Tommy parked away from the house. She’d left the lights on. They sat in the Jeep for a moment. In his pocket, he moved the safety on the gun from the on position to off, then on again, just to make sure he remembered how to do it.
“Are there any lights on now that weren’t on when you ran to the garage?” he asked.
“Whisper!” she whispered.
“Dani, we’re fifty yards from—”
“Whisper!” she commanded.
“No one can hear us,” he whispered.
“Yeah—now,” she said.
Tommy told her to wait by the car. She followed him anyway, her hand lightly touching his back, the way a blind person might.
“Wait by the car—no way!” he heard her muttering. “Everybody knows it’s the girl who waits by the car who ends up hanging upside down from a meat hook. Wait by the car . . .”

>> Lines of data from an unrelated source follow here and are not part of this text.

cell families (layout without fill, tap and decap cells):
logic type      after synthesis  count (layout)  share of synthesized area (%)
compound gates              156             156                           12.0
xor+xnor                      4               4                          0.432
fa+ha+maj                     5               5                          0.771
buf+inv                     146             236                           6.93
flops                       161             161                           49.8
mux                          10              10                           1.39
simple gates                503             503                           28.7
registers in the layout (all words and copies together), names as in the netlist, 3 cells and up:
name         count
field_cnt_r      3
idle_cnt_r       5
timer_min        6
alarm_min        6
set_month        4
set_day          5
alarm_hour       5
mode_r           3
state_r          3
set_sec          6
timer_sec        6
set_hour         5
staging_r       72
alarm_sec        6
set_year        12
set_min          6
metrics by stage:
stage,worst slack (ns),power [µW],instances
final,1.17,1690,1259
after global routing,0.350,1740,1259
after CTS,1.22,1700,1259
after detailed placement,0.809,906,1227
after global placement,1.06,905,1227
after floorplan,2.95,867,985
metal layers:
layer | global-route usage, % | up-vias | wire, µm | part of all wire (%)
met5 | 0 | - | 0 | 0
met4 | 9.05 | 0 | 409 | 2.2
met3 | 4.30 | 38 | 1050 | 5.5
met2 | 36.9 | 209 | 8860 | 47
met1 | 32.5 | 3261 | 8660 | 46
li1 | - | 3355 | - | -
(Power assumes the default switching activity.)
===== src/rtl/ext_ram_wb_fetch.sv =====
// Wishbone classic read engine for the external-RAM tap, with a one-word
// read buffer and a bounded bus wait so every accepted request completes.
module ext_ram_wb_fetch #(
    parameter int unsigned TIMEOUT  = 1023,
    parameter logic [31:0] ERR_DATA = 32'hDEADBEEF
) (
    input  logic        clk_sys_i,
    input  logic        rst_n_i,
    input  logic [31:0] ext_ram_adr_i,
    input  logic        ext_ram_rd_i,
    output logic        ext_ram_busy_o,
    output logic [31:0] ext_ram_dat_r_o,
    output logic        ext_ram_valid_o,
    input  logic        cache_inv_i,
    output logic        err_o,
    output logic [29:0] wb_adr_o,
    output logic        wb_cyc_o,
    output logic        wb_stb_o,
    output logic        wb_we_o,
    output logic [3:0]  wb_sel_o,
    input  logic [31:0] wb_dat_i,
    input  logic        wb_ack_i,
    input  logic        wb_err_i
);

    localparam int unsigned CW = $clog2(TIMEOUT + 1);
    localparam logic [CW-1:0] CNT_MAX = CW'(TIMEOUT);

    localparam logic [0:0] S_IDLE = 1'b0;
    localparam logic [0:0] S_BUS  = 1'b1;

    logic [0:0]    state;
    logic [CW-1:0] cnt;
    logic [29:0]   buf_adr;
    logic [31:0]   buf_dat;
    logic          buf_vld;

    logic [29:0] req_adr;
    logic        req_hit;
    logic        req_miss;
    logic        term_err;
    logic        term_ack;
    logic        term_to;
    logic        term_any;
    logic        adr_unused;

    assign req_adr    = ext_ram_adr_i[31:2];
    assign adr_unused = ^ext_ram_adr_i[1:0];

    always_comb begin
        req_hit  = 1'b0;
        req_miss = 1'b0;
        term_err = 1'b0;
        term_ack = 1'b0;
        term_to  = 1'b0;
        if (state == S_IDLE && ext_ram_rd_i) begin
            req_hit  = buf_vld && (buf_adr == req_adr);
            req_miss = !req_hit;
        end
        // Error outranks ack, and both outrank the wait limit.
        if (state == S_BUS) begin
            term_err = wb_err_i;
            term_ack = !wb_err_i && wb_ack_i;
            term_to  = !wb_err_i && !wb_ack_i && (cnt == CNT_MAX);
        end
        term_any = term_err || term_ack || term_to;
    end

    assign ext_ram_busy_o = (state == S_BUS);
    assign wb_cyc_o       = ext_ram_busy_o;
    assign wb_stb_o       = ext_ram_busy_o;
    assign wb_we_o        = 1'b0;
    assign wb_sel_o       = 4'hF;

    always_ff @(posedge clk_sys_i or negedge rst_n_i) begin
        if (!rst_n_i) begin
            state           <= S_IDLE;
            cnt             <= '0;
            wb_adr_o        <= '0;
            ext_ram_dat_r_o <= '0;
            ext_ram_valid_o <= 1'b0;
            err_o           <= 1'b0;
        end else begin
            ext_ram_valid_o <= 1'b0;
            err_o           <= 1'b0;
            case (state)
                S_IDLE: begin
                    if (req_hit) begin
                        ext_ram_dat_r_o <= buf_dat;
                        ext_ram_valid_o <= 1'b1;
                    end else if (req_miss) begin
                        wb_adr_o <= req_adr;
                        cnt      <= '0;
                        state    <= S_BUS;
                    end
                end
                S_BUS: begin
                    if (term_any) begin
                        state           <= S_IDLE;
                        ext_ram_valid_o <= 1'b1;
                        ext_ram_dat_r_o <= term_ack ? wb_dat_i : ERR_DATA;
                        err_o           <= !term_ack;
                    end else if (cnt != CNT_MAX) begin
                        cnt <= cnt + 1'b1;
                    end
                end
                default: state <= S_IDLE;
            endcase
        end
    end

    // Invalidate beats a same-cycle fill; the fill data still goes out.
    always_ff @(posedge clk_sys_i or negedge rst_n_i) begin
        if (!rst_n_i) begin
            buf_adr <= '0;
            buf_dat <= '0;
            buf_vld <= 1'b0;
        end else begin
            if (term_ack) begin
                buf_adr <= wb_adr_o;
                buf_dat <= wb_dat_i;
                buf_vld <= 1'b1;
            end
            if (cache_inv_i) begin
                buf_vld <= 1'b0;
            end
        end
    end

endmodule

As they approached the house, Tommy saw nothing suspicious. Walking softly, he mounted the back steps. When he tried the doorknob, it wouldn’t turn.

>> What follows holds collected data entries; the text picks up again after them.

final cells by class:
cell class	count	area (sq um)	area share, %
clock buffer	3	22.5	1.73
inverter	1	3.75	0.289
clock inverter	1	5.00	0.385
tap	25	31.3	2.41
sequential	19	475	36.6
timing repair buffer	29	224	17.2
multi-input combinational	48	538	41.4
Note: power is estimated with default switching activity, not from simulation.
`src/rtl/sdram_frame_arbiter.sv`:
```
// Full-page burst scheduler between the camera/display pixel FIFOs and the SDRAM controller.
// Optional sticky protocol-error flags are built only when FRAME_ARB_ERR_EN is defined.
module sdram_frame_arbiter #(
    parameter int unsigned BURST_LEN    = 512,
    parameter int unsigned FRAME_BURSTS = 600,
    parameter int unsigned WR_URGENT    = 1536,
    parameter int unsigned LVL_W        = 12
) (
    input  logic             clk,
    input  logic             rst_n,
    input  logic             cam_vsync,
    input  logic             disp_vsync,
    input  logic             rd_enable,
    input  logic [LVL_W-1:0] wr_fifo_level,
    input  logic [15:0]      wr_fifo_data,
    output logic             wr_fifo_rd_en,
    input  logic [LVL_W-1:0] rd_fifo_space,
    output logic             rd_fifo_wr_en,
    output logic [15:0]      rd_fifo_data,
    input  logic             ctl_ready,
    output logic             ctl_rw_en,
    output logic             ctl_rw,
    output logic [14:0]      ctl_f_addr,
    output logic [15:0]      ctl_f2s_data,
    input  logic             ctl_f2s_data_valid,
    input  logic [15:0]      ctl_s2f_data,
    input  logic             ctl_s2f_data_valid,
    output logic             err_underrun,
    output logic             err_stray
);

    typedef enum logic [2:0] {
        IDLE,
        REQ,
        XFER_WR,
        XFER_RD,
        GAP
    } state_t;

    localparam logic [LVL_W-1:0] LVL_BURST  = LVL_W'(BURST_LEN);
    localparam logic [LVL_W-1:0] LVL_URGENT = LVL_W'(WR_URGENT);
    localparam logic [9:0]       LAST_BEAT  = 10'(BURST_LEN - 1);
    localparam logic [14:0]      LAST_IDX   = 15'(FRAME_BURSTS - 1);

    state_t      state_q, state_d;
    logic        rw_q, rw_d;
    logic [14:0] addr_q, addr_d;
    logic [9:0]  beat_q, beat_d;
    logic [14:0] wr_idx_q, wr_idx_d;
    logic [14:0] rd_idx_q, rd_idx_d;
    logic        wr_rs_q, wr_rs_d;
    logic        rd_rs_q, rd_rs_d;

    logic wr_ok, rd_ok, wr_urgent;

    assign wr_ok     = wr_fifo_level >= LVL_BURST;
    assign wr_urgent = wr_ok && (wr_fifo_level >= LVL_URGENT);
    assign rd_ok     = rd_enable && (rd_fifo_space >= LVL_BURST);

    assign ctl_rw       = rw_q;
    assign ctl_f_addr   = addr_q;
    assign ctl_f2s_data = wr_fifo_data;
    assign rd_fifo_data = ctl_s2f_data;

    function automatic logic [14:0] idx_next(input logic [14:0] idx);
        return (idx == LAST_IDX) ? '0 : idx + 15'd1;
    endfunction

    always_ff @(posedge clk or negedge rst_n) begin
        if (!rst_n) begin
            state_q  <= IDLE;
            rw_q     <= 1'b0;
            addr_q   <= '0;
            beat_q   <= '0;
            wr_idx_q <= '0;
            rd_idx_q <= '0;
            wr_rs_q  <= 1'b0;
            rd_rs_q  <= 1'b0;
        end else begin
            state_q  <= state_d;
            rw_q     <= rw_d;
            addr_q   <= addr_d;
            beat_q   <= beat_d;
            wr_idx_q <= wr_idx_d;
            rd_idx_q <= rd_idx_d;
            wr_rs_q  <= wr_rs_d;
            rd_rs_q  <= rd_rs_d;
        end
    end

    always_comb begin
        state_d       = state_q;
        rw_d          = rw_q;
        addr_d        = addr_q;
        beat_d        = beat_q;
        wr_idx_d      = wr_idx_q;
        rd_idx_d      = rd_idx_q;
        wr_rs_d       = wr_rs_q | cam_vsync;
        rd_rs_d       = rd_rs_q | disp_vsync;
        ctl_rw_en     = 1'b0;
        wr_fifo_rd_en = 1'b0;
        rd_fifo_wr_en = 1'b0;

        unique case (state_q)
            IDLE: begin
                // A pending resync zeroes the index and also feeds the address chosen this cycle.
                if (wr_rs_q) begin
                    wr_idx_d = '0;
                    wr_rs_d  = cam_vsync;
                end
                if (rd_rs_q) begin
                    rd_idx_d = '0;
                    rd_rs_d  = disp_vsync;
                end
                if (wr_urgent) begin
                    rw_d    = 1'b0;
                    addr_d  = wr_rs_q ? '0 : wr_idx_q;
                    state_d = REQ;
                end else if (rd_ok) begin
                    rw_d    = 1'b1;
                    addr_d  = rd_rs_q ? '0 : rd_idx_q;
                    state_d = REQ;
                end else if (wr_ok) begin
                    rw_d    = 1'b0;
                    addr_d  = wr_rs_q ? '0 : wr_idx_q;
                    state_d = REQ;
                end
            end
            REQ: begin
                if (ctl_ready) begin
                    ctl_rw_en = 1'b1;
                    state_d   = rw_q ? XFER_RD : XFER_WR;
                end
            end
            XFER_WR: begin
                wr_fifo_rd_en = ctl_f2s_data_valid;
                if (ctl_f2s_data_valid) begin
                    if (beat_q == LAST_BEAT) begin
                        beat_d  = '0;
                        state_d = GAP;
                    end else begin
                        beat_d = beat_q + 10'd1;
                    end
                end
            end
            XFER_RD: begin
                rd_fifo_wr_en = ctl_s2f_data_valid;
                if (ctl_s2f_data_valid) begin
                    if (beat_q == LAST_BEAT) begin
                        beat_d  = '0;
                        state_d = GAP;
                    end else begin
                        beat_d = beat_q + 10'd1;
                    end
                end
            end
            GAP: begin
                // Index advance for the finished burst happens here so a resync can override it.
                state_d = IDLE;
                if (wr_rs_q) begin
                    wr_idx_d = '0;
                    wr_rs_d  = cam_vsync;
                end else if (!rw_q) begin
                    wr_idx_d = idx_next(wr_idx_q);
                end
                if (rd_rs_q) begin
                    rd_idx_d = '0;
                    rd_rs_d  = disp_vsync;
                end else if (rw_q) begin
                    rd_idx_d = idx_next(rd_idx_q);
                end
            end
            default: state_d = IDLE;
        endcase
    end

`ifdef FRAME_ARB_ERR_EN
    logic err_underrun_q, err_stray_q;

    always_ff @(posedge clk or negedge rst_n) begin
        if (!rst_n) begin
            err_underrun_q <= 1'b0;
            err_stray_q    <= 1'b0;
        end else begin
            if (ctl_f2s_data_valid && (wr_fifo_level == '0)) begin
                err_underrun_q <= 1'b1;
            end
            if ((ctl_s2f_data_valid && (state_q != XFER_RD)) ||
                (ctl_f2s_data_valid && (state_q != XFER_WR))) begin
                err_stray_q <= 1'b1;
            end
        end
    end

    assign err_underrun = err_underrun_q;
    assign err_stray    = err_stray_q;
`else
    assign err_underrun = 1'b0;
    assign err_stray    = 1'b0;
`endif

endmodule

```
`config.mk`:
```
export PLATFORM = sky130hd
export DESIGN_NAME = sdram_frame_arbiter
export DESIGN_NICKNAME = d
export VERILOG_FILES = /design/src/rtl/sdram_frame_arbiter.sv
export SDC_FILE = /design/constraint.sdc
export NUM_CORES = 1
export LEC_CHECK = 0
export CORE_ASPECT_RATIO = 1.25
export CORE_MARGIN = 1.5
export CORE_UTILIZATION = 45
export DETAILED_ROUTE_END_ITERATION = 8
export GPL_TIMING_DRIVEN = 0
export MAX_ROUTING_LAYER = met4
export PLACE_DENSITY = 0.88
export SLEW_MARGIN = 10
export SYNTH_ARGS = -nofsm -noshare
export SYNTH_HDL_FRONTEND = slang
export SYNTH_SLANG_ARGS = --single-unit
export TNS_END_PERCENT = 30
```
`constraint.sdc`:
```
create_clock -name clk -period 2.4 [get_ports clk]
set_input_delay 0.36 -clock clk [delete_from_list [all_inputs] [get_ports clk]]
set_output_delay 0.36 -clock clk [all_outputs]
set_load 0.03 [all_outputs]
```
==> impl_metrics.env <==
export IMPL_grt_pass1_wl_um=16310
export IMPL_async_flop_share_pct=100.0
export IMPL_cp_end_kind="primary output"
export IMPL_slew_headroom_pct=48.31
export IMPL_synth_top_family_by_area="simple AND/OR/NAND/NOR gates"
export IMPL_worstPathMaxFanout=8
export IMPL_cap_violations=0
export IMPL_ys_seq_elements=61
export IMPL_hold_viol=0
export IMPL_cts_root_buf="clkbuf_8"
export IMPL_areaGrowthSynthToFinish_pct=25.96
export IMPL_synth_cells=420
export IMPL_synth_edf_count=0
export IMPL_start_util_pct=47.06
export IMPL_r2r_start="state_q[0]$_DFFE_PN0P_"
export IMPL_max_freq_ghz=0.4417
export IMPL_layout_common_cells="clkdlybuf4s50_1 (63), dfrtp_1 (61), a31oi_1 (39)"
export IMPL_wl_um=9806
export IMPL_portBuffers=64
export IMPL_dp_slack_ps=195.3
export IMPL_netlist_cell_type_count=55
export IMPL_total_power_mw=3.746
export IMPL_final_common_cell="clkdlybuf4s50_1"
export IMPL_cts_tree="yes"
export IMPL_p_per_area_mw_per_mm2=797.1
export IMPL_vias=3562
export IMPL_numCtsBuffers=9
export IMPL_grt_max_degree=62
export IMPL_drv_slew=0
export IMPL_worstPathCellList="nand2b_1 > nor2_1 > clkdlybuf4s50_1"
export IMPL_pin_count=117
export IMPL_grt_overflow=0
export IMPL_ant_nets=0
export IMPL_muxShareOfSynthArea_pct=0.8384
export IMPL_synth_compound_area_share_pct=14.82
export IMPL_row_count=36
export IMPL_power_leakage_nw=1.796
export IMPL_place_gp_congestion=0.9069
export IMPL_yosys_area_share_simple_pct=30.35
export IMPL_cts_sinks=61
export IMPL_path_class="flip-flop to primary output"
export IMPL_cp_required_ps=2040
export IMPL_placement_cell_area_mm2=0.004492
export IMPL_irDropWorstVdd_v=0.0009589
export IMPL_min_path_type="input port to asynchronous set/reset pin"
export IMPL_finalSetupViolations=0
export IMPL_ys_warn_count=0
export IMPL_final_util_pct=59.28
export IMPL_fin_ws_ps=136.2
export IMPL_arrival_ps=1900
export IMPL_wl_per_cell_um=16.45
export IMPL_finalSetupTns_ps=0
export IMPL_yosys_top_cells_area="dfrtp_1 (41%), buf_4 (7.2%), a31oi_1 (6.5%)"
export IMPL_synth_seq_area_share_pct=40.91
export IMPL_grt_pass1_vias=3414
export IMPL_worst_setup_path_start_kind="flip-flop"
export IMPL_synth_fa_ha_area_share_pct=1.006
export IMPL_clock_latency_ps=350
export IMPL_antenna_found_initial=0
export IMPL_drcViolationCount=0
export IMPL_finClkSkew_ps=15.57
export IMPL_die_h_um=104.8
export IMPL_clk_path_buf_depth=2
export IMPL_cts_max_level=3
export IMPL_grt_usage_pct=23.51
export IMPL_fp_dieArea_mm2=0.008850
export IMPL_design_area_mm2=0.004700
export IMPL_netlist_area_leader_share_pct=40.91
export IMPL_firstDrtPassIters=6
export IMPL_fin_crit_sh_pct=94.32
export IMPL_cts_hold_buffers=0
export IMPL_drive_gt1_share_pct=14.97
export IMPL_syn_area_per_cell_um2=8.884
export IMPL_synthXorXnorAreaFrac_pct=1.174
export IMPL_rsz0062_at_grt="no"
export IMPL_synth_area_mm2=0.003731
export IMPL_r2r_cells=5
export IMPL_nets=563
export IMPL_hpwl_um=7214
export IMPL_cts_resized=0
export IMPL_n_antenna_cell=0
export IMPL_post_cts_buffers=0
export IMPL_via_per_inst=5.977
export IMPL_drt_iter0_markers=347
export IMPL_slowest_stage="clkdlybuf4s50_1"
export IMPL_ys_flop_type="dfrtp_1"
export IMPL_status="completed"
export IMPL_cpPeakStageDelay_ps=680
export IMPL_path_clk_slew_ps=90
export IMPL_coreArea_mm2=0.007928
export IMPL_die_width_um=84.45
export IMPL_worstMarginPinSlew_ps=775.4
export IMPL_critPathLaunch="state_q[2]$_DFFE_PN0P_"
export IMPL_period_minus_slack_ps=2264
export IMPL_synth_top_area_cell="dfrtp_1"
## path summary, 6_finish.rpt
kind,to,slack (ps)
worst max-delay path,wr_fifo_rd_en,140
worst min-delay path,ctl_f_addr[7]$_DFFE_PN0P_,90
worst max register to register,ctl_rw$_DFFE_PN0P_,400
worst min register to register,beat_q[4]$_DFFE_PN0P_,490
max in group asynchronous,rd_idx_q[3]$_DFFE_PN0P_,1800
min in group clk,beat_q[4]$_DFFE_PN0P_,490
## final cells by class
cell class | instances | area (um2)
multi-input cells | 290 | 1805
fillers | 706 | 3228
repair buffers | 64 | 638.1
well taps | 95 | 118.9
flip-flops and latches | 61 | 1526
inverters | 14 | 52.55
plain buffers | 56 | 350.3
clock buffers | 9 | 123.9
clock inverters | 7 | 83.83
## registers in the layout, summed over array words and instances (netlist names)
name and flops:
ctl_rw 1, rd_rs_q 1, state_q 3, ctl_f_addr 15, rd_idx_q 15, wr_idx_q 15
wr_rs_q 1, beat_q 10
## cell families (layout without fill, tap and decap cells)
family / count (synthesis) / after routing
AOI/OAI and AO/OA: 85 / 85
xor gates and xnor gates: 5 / 5
adders and majority gates: 3 / 3
buffers and inverters: 70 / 150
DFF: 61 / 61
muxes: 3 / 3
other: 1 / 2
and+or+nand+nor: 192 / 192
## metal layers
layer,vias to the layer above,track usage [%],wire [um]
li1,1666,-,-
met1,1723,29.11,4191
met4,0,11.29,330
met3,25,4.107,536
met2,148,37.31,4746
met5,-,-,0
## synth_stat cells, types with 9 or more instances
library cell	count
a31oi_1	39
nand4_1	14
o21ai_0	11
inv_1	14
nand2_1	31
nand3_1	20
buf_4	36
clkbuf_1	15
nand3b_1	23
or3_1	9
nor2_1	28
or3b_2	10
nor4_1	10
dfrtp_1	61
## worst max-delay path, delay by kind of cell, from the launching register on
kind	cells	cell delay, ps
buffers and inverters	1	680
flip-flops	1	480
AND/OR/NAND/NOR	2	400
## through the flow
stage	hold slack, ps	cells
3_3_place_gp	453.1	580
3_5_place_dp	471.5	580
4_1_cts	113.1	596
5_1_grt	141.2	596
2_1_floorplan	64.41	421
6_report	87.28	596
## power by group
group	switching [mW]	total, mW	internal, mW	leakage, nW
Sequential	0.173	1.41	1.24	0.794
Clock	0.467	0.962	0.495	0.102
Combinational	0.807	1.37	0.568	0.901
Total	1.45	3.75	2.30	1.80
Note: power is estimated with default switching activity, not from simulation.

“It’s locked,” he whispered to Dani.
“I locked it behind me accidentally. The key is under the rock,” she admitted, pointing. “That one.”
Tommy went first. Dani clutched her robe closed at the throat. He kept his hand on the gun in his coat pocket.
Dani pointed to the basement door. Tommy put a finger to his lips and gestured to her to stay put.
“You’re not going to leave me here, are you?” she whispered.
“Do you want to come with me?”
“No.”
“Well, it’s got to be one or the other.”
“I’ll wait here,” she said.
Tommy searched the basement. He found nothing out of the ordinary, other than that the glass fill indicator for her boiler was below that red line. He turned the valve and restored the water to the required level so that she wouldn’t run out of heat in the middle of the night.